# Genomic and functional characterization of the L‑sorbose phosphotransferase system in high-risk Escherichia coli lineages

**Authors:** Lena-Sophie Swiatek, Elias Eger, Kristin Surmann, Fynn Meller, Lukas Schulig, Marco Harms, Thaddäus Echelmeyer, Christian Hentschker, Uwe Völker, Michael Schwabe, Katharina Schaufler

PMC · DOI: 10.1128/msystems.01274-25 · mSystems · 2025-12-09

## TL;DR

This study identifies the L-sorbose phosphotransferase system as a key factor in the competitive advantage of high-risk E. coli strains.

## Contribution

The functional role of the L-sorbose PTS in high-risk E. coli lineages is experimentally validated for the first time.

## Key findings

- The L-sorbose PTS is enriched in pathogenic E. coli strains and provides a competitive advantage.
- Transcriptomic analysis shows the PTS influences metabolism, motility, and capsule production.
- Functional assays confirm the PTS's role in fitness and pathogenicity in infection models.

## Abstract

Certain Escherichia coli strains belong to international high-risk clonal lineages exhibiting a combination of multidrug resistance, enhanced fitness, and increased virulence, posing major public health challenges.

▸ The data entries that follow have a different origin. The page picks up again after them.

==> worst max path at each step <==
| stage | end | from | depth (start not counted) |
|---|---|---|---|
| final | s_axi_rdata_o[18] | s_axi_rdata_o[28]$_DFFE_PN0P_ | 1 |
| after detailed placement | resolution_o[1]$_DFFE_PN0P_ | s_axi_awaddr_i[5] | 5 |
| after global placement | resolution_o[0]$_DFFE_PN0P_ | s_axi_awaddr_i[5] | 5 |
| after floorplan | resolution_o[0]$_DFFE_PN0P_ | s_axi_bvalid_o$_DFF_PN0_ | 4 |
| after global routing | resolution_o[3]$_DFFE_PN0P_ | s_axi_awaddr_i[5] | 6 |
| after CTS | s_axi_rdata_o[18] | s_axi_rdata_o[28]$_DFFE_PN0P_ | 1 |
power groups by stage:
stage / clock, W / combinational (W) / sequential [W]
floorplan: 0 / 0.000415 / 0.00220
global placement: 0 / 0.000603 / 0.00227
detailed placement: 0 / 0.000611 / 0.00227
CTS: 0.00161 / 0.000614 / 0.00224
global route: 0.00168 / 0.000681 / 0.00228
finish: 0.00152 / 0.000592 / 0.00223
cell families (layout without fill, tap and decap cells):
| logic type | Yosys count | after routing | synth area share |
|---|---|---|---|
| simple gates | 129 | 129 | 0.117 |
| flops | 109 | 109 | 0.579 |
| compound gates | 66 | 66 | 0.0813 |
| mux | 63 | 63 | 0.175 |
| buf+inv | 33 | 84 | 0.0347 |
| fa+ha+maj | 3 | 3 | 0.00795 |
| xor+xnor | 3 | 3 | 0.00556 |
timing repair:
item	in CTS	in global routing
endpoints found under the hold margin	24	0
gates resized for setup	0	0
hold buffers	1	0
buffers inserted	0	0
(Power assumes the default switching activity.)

Investigation of characteristics beyond antibiotic resistance genes and classical virulence factors is crucial to gain understanding of common traits among these pathogens. Analysis of 22,267 publicly available E. coli genomes from five pathogenic and one commensal sequence type (ST) revealed the L-sorbose phosphotransferase system (PTS
) as a pathogen-enriched marker. Although previously investigated for evolutionary insights, this system has not been functionally assessed within high-risk clonal lineages, as performed in the present study. Our multi-omics results demonstrate that the L-sorbose PTS is induced in pathogenic strains of ST131 and ST648 in the presence of L-sorbose, conferring a competitive advantage compared to a commensal ST10 strain. Transcriptomic analysis revealed co-regulated pathways involving metabolism, flagellar motility, and capsular polysaccharide production, indicating roles in niche adaptation. Despite some strain-specific variations, functional assays with knock-out/knock-in mutants and Galleria mellonella infection models confirmed the operon’s impact on competition and fitness.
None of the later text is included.